DIFFERENTIAL CONTRIBUTIONS OF INTERNEURON SUBTYPES TO HIPPOCAMPAL VALUE PROCESSING

Accumulating evidence indicates that value representation constitutes an integral component of hippocampal mnemonic processing. However, how value-related signals are organized and transformed within hippocampal microcircuits remains largely unknown. To address this issue, we employed one-photon calcium imaging to monitor the activity of parvalbumin (PV)-, somatostatin (SST)-, and vasoactive intestinal peptide (VIP)-expressing interneurons in the dorsal CA1 region while mice performed a probabilistic classical conditioning task. In this task, three odor cues predicted water reward delivery with probabilities of 75%, 25%, or 0%. All three interneuron subtypes exhibited robust value-related activity, but with distinct temporal dynamics and quantitative profiles. SST interneurons exhibited rapidly emerging cue-evoked value signals and stronger outcome-related value responses compared to other subtypes.

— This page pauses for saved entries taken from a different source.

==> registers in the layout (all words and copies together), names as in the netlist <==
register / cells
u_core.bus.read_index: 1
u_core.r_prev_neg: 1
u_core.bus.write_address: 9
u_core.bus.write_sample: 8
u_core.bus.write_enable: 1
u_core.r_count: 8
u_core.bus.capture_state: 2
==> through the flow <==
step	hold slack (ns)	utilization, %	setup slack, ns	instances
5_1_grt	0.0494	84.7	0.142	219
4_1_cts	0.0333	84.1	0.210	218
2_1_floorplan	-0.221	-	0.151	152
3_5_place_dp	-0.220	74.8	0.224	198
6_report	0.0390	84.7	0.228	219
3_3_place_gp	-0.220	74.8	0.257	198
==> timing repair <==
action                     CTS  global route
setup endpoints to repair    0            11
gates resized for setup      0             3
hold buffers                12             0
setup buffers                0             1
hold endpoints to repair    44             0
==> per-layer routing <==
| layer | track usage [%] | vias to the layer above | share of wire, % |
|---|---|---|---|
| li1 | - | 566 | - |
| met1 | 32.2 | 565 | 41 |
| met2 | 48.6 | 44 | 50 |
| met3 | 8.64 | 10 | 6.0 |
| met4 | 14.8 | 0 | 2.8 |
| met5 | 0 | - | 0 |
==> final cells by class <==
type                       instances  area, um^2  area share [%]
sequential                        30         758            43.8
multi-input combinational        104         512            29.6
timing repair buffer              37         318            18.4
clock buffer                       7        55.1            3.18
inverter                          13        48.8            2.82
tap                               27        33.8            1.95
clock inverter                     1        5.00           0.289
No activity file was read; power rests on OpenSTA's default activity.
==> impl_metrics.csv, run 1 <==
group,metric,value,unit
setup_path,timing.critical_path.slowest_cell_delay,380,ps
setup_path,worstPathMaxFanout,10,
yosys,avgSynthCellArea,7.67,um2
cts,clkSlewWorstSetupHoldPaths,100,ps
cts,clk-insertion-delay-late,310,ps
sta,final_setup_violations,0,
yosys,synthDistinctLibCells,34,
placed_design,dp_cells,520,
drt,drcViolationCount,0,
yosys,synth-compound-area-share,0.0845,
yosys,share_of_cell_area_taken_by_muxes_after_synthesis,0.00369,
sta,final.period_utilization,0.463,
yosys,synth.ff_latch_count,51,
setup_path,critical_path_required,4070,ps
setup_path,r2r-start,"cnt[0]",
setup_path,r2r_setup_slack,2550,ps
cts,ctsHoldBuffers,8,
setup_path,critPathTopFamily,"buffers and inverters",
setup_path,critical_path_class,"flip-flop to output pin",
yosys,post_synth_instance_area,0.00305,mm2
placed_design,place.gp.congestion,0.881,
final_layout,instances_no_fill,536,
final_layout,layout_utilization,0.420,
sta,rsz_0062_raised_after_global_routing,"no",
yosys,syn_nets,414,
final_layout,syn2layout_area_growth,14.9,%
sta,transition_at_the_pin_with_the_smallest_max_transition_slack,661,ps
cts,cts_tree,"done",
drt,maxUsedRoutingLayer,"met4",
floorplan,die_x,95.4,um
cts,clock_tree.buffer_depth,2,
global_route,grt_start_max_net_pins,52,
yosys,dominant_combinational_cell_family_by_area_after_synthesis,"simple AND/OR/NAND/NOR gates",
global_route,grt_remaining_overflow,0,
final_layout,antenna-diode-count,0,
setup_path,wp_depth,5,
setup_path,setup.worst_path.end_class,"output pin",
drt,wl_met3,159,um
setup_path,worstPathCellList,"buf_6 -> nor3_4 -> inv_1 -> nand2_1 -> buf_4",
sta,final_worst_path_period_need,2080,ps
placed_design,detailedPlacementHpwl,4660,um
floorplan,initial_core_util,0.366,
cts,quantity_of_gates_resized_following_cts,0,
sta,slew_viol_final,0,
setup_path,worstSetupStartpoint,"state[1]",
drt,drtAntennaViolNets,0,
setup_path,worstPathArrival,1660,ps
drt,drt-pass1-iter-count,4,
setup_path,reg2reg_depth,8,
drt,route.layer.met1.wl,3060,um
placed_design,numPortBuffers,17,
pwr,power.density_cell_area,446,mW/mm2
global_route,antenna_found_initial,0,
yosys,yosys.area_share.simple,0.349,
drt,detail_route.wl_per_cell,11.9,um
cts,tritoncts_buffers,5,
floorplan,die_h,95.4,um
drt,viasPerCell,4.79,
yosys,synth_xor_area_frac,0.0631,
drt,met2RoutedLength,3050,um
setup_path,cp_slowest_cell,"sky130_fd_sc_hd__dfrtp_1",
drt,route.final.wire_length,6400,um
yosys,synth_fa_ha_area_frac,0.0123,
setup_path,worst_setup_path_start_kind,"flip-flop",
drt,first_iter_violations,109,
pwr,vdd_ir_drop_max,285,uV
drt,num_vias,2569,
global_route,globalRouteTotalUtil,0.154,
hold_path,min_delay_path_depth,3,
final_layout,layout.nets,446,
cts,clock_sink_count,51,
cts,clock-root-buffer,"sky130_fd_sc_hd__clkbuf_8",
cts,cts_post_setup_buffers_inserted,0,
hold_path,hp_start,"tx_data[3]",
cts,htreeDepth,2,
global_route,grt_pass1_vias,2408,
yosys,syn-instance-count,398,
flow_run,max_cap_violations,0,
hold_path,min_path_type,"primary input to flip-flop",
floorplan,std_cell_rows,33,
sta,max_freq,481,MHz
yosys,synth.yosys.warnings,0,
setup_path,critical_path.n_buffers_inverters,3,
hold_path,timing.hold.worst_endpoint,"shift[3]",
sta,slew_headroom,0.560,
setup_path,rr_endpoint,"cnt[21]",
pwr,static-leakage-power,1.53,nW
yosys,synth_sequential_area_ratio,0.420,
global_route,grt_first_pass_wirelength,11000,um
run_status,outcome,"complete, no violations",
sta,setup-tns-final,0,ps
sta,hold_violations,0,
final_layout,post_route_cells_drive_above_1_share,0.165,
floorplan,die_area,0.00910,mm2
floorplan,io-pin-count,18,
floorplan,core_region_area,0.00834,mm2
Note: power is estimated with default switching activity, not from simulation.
## config.mk

```make
export PLATFORM = sky130hd
export DESIGN_NAME = io_port_bank_flat
export DESIGN_NICKNAME = d
export VERILOG_FILES = /design/src/rtl/io_port_bank_if.sv /design/src/rtl/io_port_bank.sv /design/src/flat_wrapper.sv
export SDC_FILE = /design/constraint.sdc
export NUM_CORES = 1
export LEC_CHECK = 0
export CAP_MARGIN = 20
export CORE_MARGIN = 3
export CORE_UTILIZATION = 45
export DETAILED_ROUTE_END_ITERATION = 8
export HOLD_SLACK_MARGIN = 0.08
export PLACE_DENSITY = 0.74
export SYNTH_ARGS = -nofsm -noshare
export SYNTH_HDL_FRONTEND = slang
export SYNTH_SLANG_ARGS = --single-unit
export TNS_END_PERCENT = 20
```

## constraint.sdc

```tcl
create_clock -name clk -period 2.2 [get_ports clk]
set_input_delay 0.66 -clock clk [delete_from_list [all_inputs] [get_ports clk]]
set_output_delay 0.66 -clock clk [all_outputs]
set_load 0.005 [all_outputs]
```

## src/rtl/io_port_bank_if.sv

```systemverilog
// Datapath side of the I/O port bank: port select, write/read strobes and data.
interface io_port_bank_if #(
    parameter int DW   = 8,
    parameter int ID_W = 2
);
    logic [ID_W-1:0] id;
    logic            wr;
    logic [DW-1:0]   wdata;
    logic            rd;
    logic [DW-1:0]   rdata;

    modport master (output id, wr, wdata, rd, input rdata);
    modport slave  (input id, wr, wdata, rd, output rdata);
endinterface

```

## src/rtl/io_port_bank.sv

```systemverilog
// Parametrised I/O port bank: synchronised inputs, output registers, and (with
// IO_PORT_IRQ_EN defined) per-port change flags with a masked priority interrupt.
module io_port_bank #(
    parameter int NPORTS = 4,
    parameter int DW     = 8,
    parameter int ID_W   = 2
) (
    input  logic                 clk,
    input  logic                 reset,
    io_port_bank_if.slave        bus,
    input  logic [NPORTS*DW-1:0] ein,
    output logic [NPORTS*DW-1:0] sout,
    input  logic [NPORTS-1:0]    imask,
    output logic [NPORTS-1:0]    pend,
    output logic                 irq,
    output logic [ID_W-1:0]      irq_id
);
    logic [NPORTS*DW-1:0] sync1;
    logic [NPORTS*DW-1:0] sync2;
    logic [NPORTS-1:0]    sel;

    // An out-of-range id matches no port, so wr, rd and rdata all fall away.
    always_comb begin
        sel = '0;
        for (int i = 0; i < NPORTS; i++)
            sel[i] = (bus.id == ID_W'(i));
    end

    always_ff @(posedge clk) begin
        if (!reset) begin
            sync1 <= '0;
            sync2 <= '0;
            sout  <= '0;
        end else begin
            sync1 <= ein;
            sync2 <= sync1;
            for (int i = 0; i < NPORTS; i++)
                if (bus.wr && sel[i])
                    sout[i*DW +: DW] <= bus.wdata;
        end
    end

    always_comb begin
        bus.rdata = '0;
        for (int i = 0; i < NPORTS; i++)
            if (sel[i])
                bus.rdata = sync2[i*DW +: DW];
    end

`ifdef IO_PORT_IRQ_EN
    logic [NPORTS*DW-1:0] prev;
    logic [1:0]           warm;
    logic                 warm_done;
    logic [NPORTS-1:0]    chg;
    logic [NPORTS-1:0]    clr;
    logic [NPORTS-1:0]    masked;
    logic [ID_W-1:0]      low_id;

    assign warm_done = (warm == 2'd3);
    assign clr       = sel & {NPORTS{bus.rd}};
    assign masked    = pend & imask;

    always_comb begin
        chg = '0;
        for (int i = 0; i < NPORTS; i++)
            chg[i] = (sync2[i*DW +: DW] != prev[i*DW +: DW]);
    end

    always_comb begin
        low_id = '0;
        for (int i = NPORTS - 1; i >= 0; i--)
            if (masked[i])
                low_id = ID_W'(i);
    end

    // Set has priority over the acknowledge so a change landing on the ack edge survives.
    always_ff @(posedge clk) begin
        if (!reset) begin
            prev   <= '0;
            warm   <= 2'd0;
            pend   <= '0;
            irq    <= 1'b0;
            irq_id <= '0;
        end else begin
            prev <= sync2;
            if (!warm_done)
                warm <= warm + 2'd1;
            pend   <= (pend & ~clr) | (chg & {NPORTS{warm_done}});
            irq    <= |masked;
            irq_id <= low_id;
        end
    end
`else
    logic unused_in;
    assign unused_in = ^{bus.rd, imask};
    assign pend      = '0;
    assign irq       = 1'b0;
    assign irq_id    = '0;
`endif
endmodule

```

## src/flat_wrapper.sv

```systemverilog
// flat-port wrapper written by rule: the top's interface ports become plain ports
module io_port_bank_flat 
#(
    parameter int NPORTS = 4,
    parameter int DW     = 8,
    parameter int ID_W   = 2
)
  (clk, reset, ein, sout, imask, pend, irq, irq_id, bus_id, bus_wr, bus_wdata, bus_rd, bus_rdata);
  io_port_bank_if #(.DW(DW), .ID_W(ID_W)) bus_i ();
  input  logic clk;
  input  logic reset;
  input  logic [NPORTS*DW-1:0] ein;
  output logic [NPORTS*DW-1:0] sout;
  input  logic [NPORTS-1:0] imask;
  output logic [NPORTS-1:0] pend;
  output logic irq;
  output logic [ID_W-1:0] irq_id;
  input wire logic [$bits(bus_i.id)-1:0] bus_id;
  input wire logic [$bits(bus_i.wr)-1:0] bus_wr;
  input wire logic [$bits(bus_i.wdata)-1:0] bus_wdata;
  input wire logic [$bits(bus_i.rd)-1:0] bus_rd;
  output wire logic [$bits(bus_i.rdata)-1:0] bus_rdata;
  assign bus_i.id = bus_id;
  assign bus_i.wr = bus_wr;
  assign bus_i.wdata = bus_wdata;
  assign bus_i.rd = bus_rd;
  assign bus_rdata = bus_i.rdata;
  io_port_bank #(.NPORTS(NPORTS), .DW(DW), .ID_W(ID_W)) u_core (.clk(clk), .reset(reset), .bus(bus_i), .ein(ein), .sout(sout), .imask(imask), .pend(pend), .irq(irq), .irq_id(irq_id));
endmodule
```

==> metrics, run 1 <==
I/O pin count 97; Post-Syn Area roughly 0.0032 mm²; Sink Count between 90 and 100; gr usage total 0.148; worst vdd ir around 0.44 mV; Antenna Nets Post-Route 0; worst clock skew between 3 and 4 ps; sequential fraction of the synthesis area 0.609; TNS Setup 0 ps; Max Freq 459 MHz; CTS root buf clkbuf_8; clock power share 0.344; Final GP Congestion between 0.7 and 0.8; grt ovf 0; die area just over 0.008 mm²; Net Switching approximately 710 µW; final total power 3.25 mW; CTS tree done; Setup crit start kind input pin; Longest Clk Path Bufs 2; syn avg cell area 11.7 µm²; worst hold path type reg -> reg; global-route wire length before repair between 9000 and 10000 µm; Antenna diodes 0; leading area contributor after synthesis dfxtp_1; slew at the pin closest to its max-slew limit between 500 and 600 ps; final WL 5800 µm; Synth cell types 13; Req. time, crit path around 1500 ps; crit path DAT ~1500 ps; Reg power frac 0.563; initial DRC count 44; vias per inst 4.43; Die X approximately 90 µm; Final Non-Filler Cells approximately 460; CP Capture Type output pin; Leak approximately 1.8 nW; Area Growth Syn to Fin 36.7%; fin crit share 0.991; fin. max-slew vios 0; cell area after layout between 0.004 and 0.005 mm²; combinational share of power 0.093; final hold violation count 0; H-tree depth 3; top cell type's share of synthesized area 0.609; initial antenna violation count 0; MaxCap Viol Count 0; nets slightly above 400; Final min period around 2200 ps; initial core utilization 0.481; Clk pin slew, worst setup/hold paths around 90 ps; vias in the first global route between 1500 and 2000; Clk Latency, worst-skew pair 340 ps; ranking of synthesized cells by area dfxtp_1 61%, and2_1 13%, mux2i_1 10%, mux4_2 5.7%, nand2_1 4.8%; Synth Warn # 0; setup violators final 0; CP max FO 6; TritonCTS Buffers 9; placed cells 437; Placed Area approximately 0.0041 mm²; Multi-input gate area approximately 0.0011 mm²; WS Path Type in -> out; synthesized instance count 270; Core ar. 0.00657 mm²; #FFs+latches synth 96; Die Ht 89.8 µm; # fillers 529; Register Area 0.00192 mm²; Place WS -782 ps; HPWL Detailed around 4000 µm; I/O Buffers 84; Hold Slack roughly 430 ps; status finished, final reports clean; Power per Cell Area 753 mW/mm²; Cell Int Power between 2 and 3 mW; setup ws final between 15 and 20 ps; WL per Instance about 13 µm; sw frac 0.219; ratio of cells with drive above 1 in the final layout 0.129; DRC 0; Final Util 0.657; First-pass DRT Iterations 4; Cell Rows 29; r2r setup slk about 1600 ps; relative slew slack 0.634; unrepaired setup endpoints after global routing true; CTS hold repair buffers 0; DR vias about 2000; largest net degree at the start of global routing 65
critical path, cell delays in order:
cell and delay (ps):
buf_12 90, buf_12 110, mux4_2 520, buf_6 140
worst paths after layout:
check | cells past startpoint | startpoint | to
setup / recovery | 4 | bus_id[0] | bus_rdata[3]
setup reg to reg | 2 | u_core.sout[2] | u_core.sout[2]
hold / removal | 1 | u_core.sync1[18] | u_core.sync2[18]
hold reg to reg | 1 | u_core.sync1[18] | u_core.sync2[18]
layout make-up:
cell class              instances  area share
repair buffers                 98       0.226
flip-flops and latches         96       0.445
clock inverters                 6      0.0154
well taps                      93      0.0270
multi-input cells             155       0.257
clock buffers                  10      0.0296
synthesized netlist by cell type:
cell type   n
and2_1     64
buf_2       3
buf_6       1
or3b_1      1
nand3b_1    2
nand2_1    40
mux4_2      8
conb_1      1
and3_2      1
mux2i_1    32
dfxtp_1    96
clkbuf_1    9
buf_4      12
kinds of logic after synthesis:
group,after synthesis,share of synthesized area
other,1,0.00119
AND/OR/NAND/NOR,108,0.184
multiplexers,40,0.158
flip-flops,96,0.609
buffers and inverters,25,0.0475
per-layer routing:
metal	track usage	vias to the layer above	share of wire
li1	-	1029	-
met1	0.172	945	0.43
met2	0.256	45	0.51
met3	0.0359	8	0.042
met4	0.0728	0	0.016
met5	0	-	0
power by group through the flow:
stage / registers, mW / clock network (mW) / logic [mW]
after floorplan: 1.87 / 0 / 0.138
after global placement: 1.87 / 0 / 0.293
after detailed placement: 1.87 / 0 / 0.299
after CTS: 1.83 / 1.15 / 0.308
after global routing: 1.84 / 1.23 / 0.328
final: 1.83 / 1.12 / 0.301
cells in the final DEF (no fill, tap or decap), drive strengths merged:
master          n
clkdlybuf4s15   2
and3            1
dfxtp          96
or3b            1
clkbuf         11
buf            22
mux2i          32
conb            7
nand2          40
inv             2
clkdlybuf4s50  73
nand3b          2
mux4            8
bufinv          1
clkinv          3
and2           64
repair_timing:
item	4_1_cts	5_1_grt
resized for setup	37	3
hold endpoints to repair	0	0
setup buffers	6	0
endpoints found under the setup margin	8	8
sequential cells by signal (all words and copies together) (netlist names):
| register | count |
|---|---|
| u_core.sync1 | 32 |
| u_core.sync2 | 32 |
| u_core.sout | 32 |
No activity file was read; power rests on OpenSTA's default activity.
==> run 2: changes to the inputs <==
HOLD_SLACK_MARGIN = 0.06   (was 0.08)
==> results of run 2 <==
Final layout, timing and power as in run 1 (identical DEF).
==> run 3: changes to the inputs <==
CAP_MARGIN = 25   (was 20)
REMOVE_ABC_BUFFERS = 1   (was unset)
==> metrics, run 3 (synthesis gave the netlist of run 1 again) <==
Die X 89.8 µm; vias per inst 4.37; hold path start u_core.sync1[29]; Sink Count between 90 and 100; combinational share of power 0.090; gr usage total 0.145; biggest regs u_core.sout x32, u_core.sync1 x32, u_core.sync2 x32; First-pass DRT Iterations 4; fin. max-slew vios 0; Cell Rows 29; vias in the first global route around 2000; Antenna diodes 0; DR vias 1997; Antenna Nets Post-Route 0; Final GP Congestion around 0.75; worst hold path type reg -> reg; Core ar. around 0.0066 mm²; initial antenna violation count 0; H-tree depth 3; final total power between 3 and 4 mW; sw frac 0.216; CTS root buf clkbuf_8; Setup crit start kind input pin; crit path DAT ~1600 ps; Longest Clk Path Bufs 2; CP max FO 3; I/O Buffers between 80 and 90; WS Path Type in -> out; placed cells ~440; Die Ht between 80 and 90 µm; Power per Cell Area approximately 760 mW/mm²; commonest non-fill, non-tap cell in the layout dfxtp_1; final WL approximately 5800 µm; Hold Slack 426 ps; Net Switching between 700 and 800 µW; Clk Latency, worst-skew pair about 350 ps; reg2reg start u_core.sout[18]; grt ovf 0; clock power share 0.350; failing checks negative setup slack; Area Growth Syn to Fin 36.3%; commonest non-fill, non-tap cells in the layout 96 x dfxtp_1, 73 x clkdlybuf4s50_1, 64 x and2_1; largest net degree at the start of global routing approximately 110; Clk pin slew, worst setup/hold paths ~100 ps; status finished, violations left; HPWL Detailed roughly 3900 µm; Req. time, crit path roughly 1500 ps; CP startpoint bus_id[0]; unrepaired setup endpoints after global routing true; global-route wire length before repair a little over 9000 µm; initial DRC count 33; CP Capture Type output pin; worst vdd ir between 0.4 and 0.5 mV; Final min period between 2000 and 2500 ps; worst clock skew between 10 and 15 ps; ratio of cells with drive above 1 in the final layout 0.132; Leak 1.84 nW; setup ws final -32.5 ps; Reg power frac 0.560; die area between 0.008 and 0.009 mm²; Cell Int Power 2.57 mW; r2r setup slk about 1600 ps; WL per Instance 12.7 µm; Final Non-Filler Cells 457; fin crit share 1.01; setup violators final 4; CTS tree done; I/O pin count 97; nets approximately 400; Max Freq roughly 450 MHz; CTS hold repair buffers 0; final hold violation count 0; initial core utilization 0.481; TritonCTS Buffers 9; DRC 0; MaxCap Viol Count 0
run 3: what timing repair did:
action,CTS,global route
setup endpoints to repair,8,8
buffers inserted,3,0
gates resized for setup,39,5
run 3: through the flow:
stage                     worst slack [ps]  utilization  cell area [µm²]  setup TNS (ps)
final                                -32.5        0.656             4310           -79.9
after detailed placement              -766        0.622             4080           -6010
after CTS                            -38.2        0.658             4320            -178
after global placement                -759        0.622             4080           -5810
after floorplan                        402            -             3030               0
after global routing                 -59.6        0.656             4310            -214
run 3: path summary, 6_finish.rpt:
kind / end / cells past startpoint
min reg2reg: u_core.sync2[29] / 1
max reg2reg: u_core.sout[18] / 2
min: u_core.sync2[29] / 1
max: bus_rdata[2] / 5
run 3: cell type report:
type,count,area [µm²]
Timing Repair Buffer,97,953
Clock inverter,5,63.8
Multi-Input combinational cell,155,1110
Tap cell,93,116
Fill cell,528,2260
Clock buffer,11,141
Sequential cell,96,1920
run 3: critical path, cell delays in order:
cell and delay (ps):
buf_8 70, buf_6 90, buf_6 110, mux4_2 500, buf_6 140
run 3: per-layer routing:
layer  part of all wire  GRT usage  vias up
li1                   -          -     1023
met1               0.41      0.161      911
met2               0.51      0.250       47
met3              0.043     0.0384       16
met4              0.035     0.0843        0
met5                  0          0        -
run 3: power by group through the flow:
stage	Sequential [mW]	Combinational [mW]	Clock [mW]
4_1_cts	1.83	0.300	1.19
2_1_floorplan	1.87	0.0963	0
3_5_place_dp	1.87	0.294	0
3_3_place_gp	1.87	0.290	0
6_report	1.83	0.294	1.15
5_1_grt	1.84	0.320	1.26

In contrast, PV interneurons showed value-related activity that persisted across successive trials, suggesting a role in maintaining value information over time. During the outcome period, interneuron activity across all subtypes was suppressed by reward delivery itself, yet scaled with expected value, consistent with a role in computing reward prediction error. These findings suggest that distinct CA1 interneuron subtypes make dissociable contributions to hippocampal value computations. Ongoing work is examining how subtype-specific manipulations of interneurons influence pyramidal cell value representations and behavioral performance.